¡PETRO, OTRA VEZ!

Estoy, como el grueso de la gente, hasta la coronilla de la incertidumbre, aburrido de este ir y venir interminable, de este circo leguleyo en que se ha convertido la destitución de Petro.

Pero como la sala de tierras del Tribunal Superior de Cundinamarca ha ordenado la restitución del Alcalde porque, según ella, “las medidas cautelares de la Comisión Interamericana de Derechos Humanos (CIDH) vinculan de manera directa e inmediata al Estado colombiano” y, en consecuencia, el Presidente debe “tomar las decisiones a que haya lugar para el acatamiento de la medida cautelar proferida por la CIDH” a favor de Petro, parece inevitable explicar el error en que incurre el Tribunal y, de nuevo, la ausencia de razones jurídicas para ordenar la restitución.

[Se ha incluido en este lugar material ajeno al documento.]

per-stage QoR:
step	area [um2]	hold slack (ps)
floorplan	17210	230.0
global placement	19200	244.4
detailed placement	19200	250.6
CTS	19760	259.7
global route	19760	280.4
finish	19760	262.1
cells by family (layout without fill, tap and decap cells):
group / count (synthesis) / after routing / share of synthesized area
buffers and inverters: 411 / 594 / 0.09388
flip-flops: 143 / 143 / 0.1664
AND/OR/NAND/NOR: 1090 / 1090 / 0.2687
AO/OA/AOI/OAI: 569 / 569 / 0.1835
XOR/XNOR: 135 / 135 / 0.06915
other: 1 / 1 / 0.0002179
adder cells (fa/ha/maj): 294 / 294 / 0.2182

Para que las medidas cautelares de la CIDH fueran obligatorias para los Estados tendrían que tener como fuente un tratado internacional aceptado por ellos que consagrara la obligación de acatarlas. Como resulta obvio, los tratados obligan únicamente a los Estados que manifiestan expresamente su voluntad de cumplirlos y solo en los términos exactos de esa manifestación.

Así las cosas, la única manera en que las medidas cautelares de la CIDH “vinculen de manera directa e inmediata al Estado colombiano” es que surjan de un tratado internacional. Ocurre que, contrario a lo que tantos han afirmado, la Convención Americana de Derechos Humanos, que da vida a la CIDH, no le atribuye potestad para emitir medidas cautelares y la limita a “formular recomendaciones, cuando lo estime conveniente, a los gobiernos de los Estados miembros”. Tampoco el estatuto de la CIDH, una norma de inferior jerarquía, le da facultades para emitir tales medidas. La que sí puede tomar “medidas provisionales … en casos de extrema gravedad y urgencia, y cuando se haga necesario evitar daños irreparables a las personas” es la Corte Interamericana. El estatuto de la CIDH solo la faculta a pedirle a la Corte Interamericana “que tome las medidas provisionales que considere pertinentes” en tales casos. Las medidas cautelares tienen su origen en el reglamento de la Comisión, que se dan sus propios miembros y que, por supuesto, no es un tratado internacional. El reglamento de la CIDH no genera obligaciones para los Estados.

Por tanto, no es posible sostener que existe una obligación internacional para Colombia de acatar las medidas decretadas por la CIDH. Más aun, ninguna decisión de la CIDH es obligatoria para los Estados puesto que, como se vio, la Convención sostiene que solo puede formular “recomendaciones”. Y las recomendaciones son eso, recomendaciones, no obligaciones internacionales.

Si hubiera duda sobre la naturaleza no obligatoria de esas “recomendaciones”, se resuelve de inmediato al verificar que los casos ante la Corte Interamericana se originan precisamente cuando los Estados deciden no aceptar las recomendaciones de la CIDH y la Comisión insiste en ellas. Si las recomendaciones fueran obligaciones, no habría casos ante la Corte y la Corte misma sobraría. Por supuesto, las decisiones de la Corte sí son obligatorias, porque así lo dispone la Convención Americana y porque la Corte sí es un tribunal internacional cuya competencia ha aceptado Colombia. La CIDH no lo es, no es un órgano jurisdiccional y ni siquiera está compuesta por abogados, y Colombia nunca ha aceptado que tenga competencia para decretar medidas cautelares obligatorias para nuestro país.

Por último, hay un antecedente de medidas cautelares por la CIDH en materia de derechos políticos, las expedidas a favor del excanciller mexicano Jorge Castañeda. México se negó a cumplirlas. La CIDH solicitó medidas provisionales a la Corte. El tribunal no las concedió.

Alguien dirá que la Corte Constitucional ha dicho que las medidas cautelares de la CIDH obligan a Colombia. Es verdad, pero ha sido un error y hay que corregirlo. Las obligaciones internacionales de los Estados no pueden provenir, como resulta obvio, de decisiones jurídicamente deficientes de los jueces nacionales.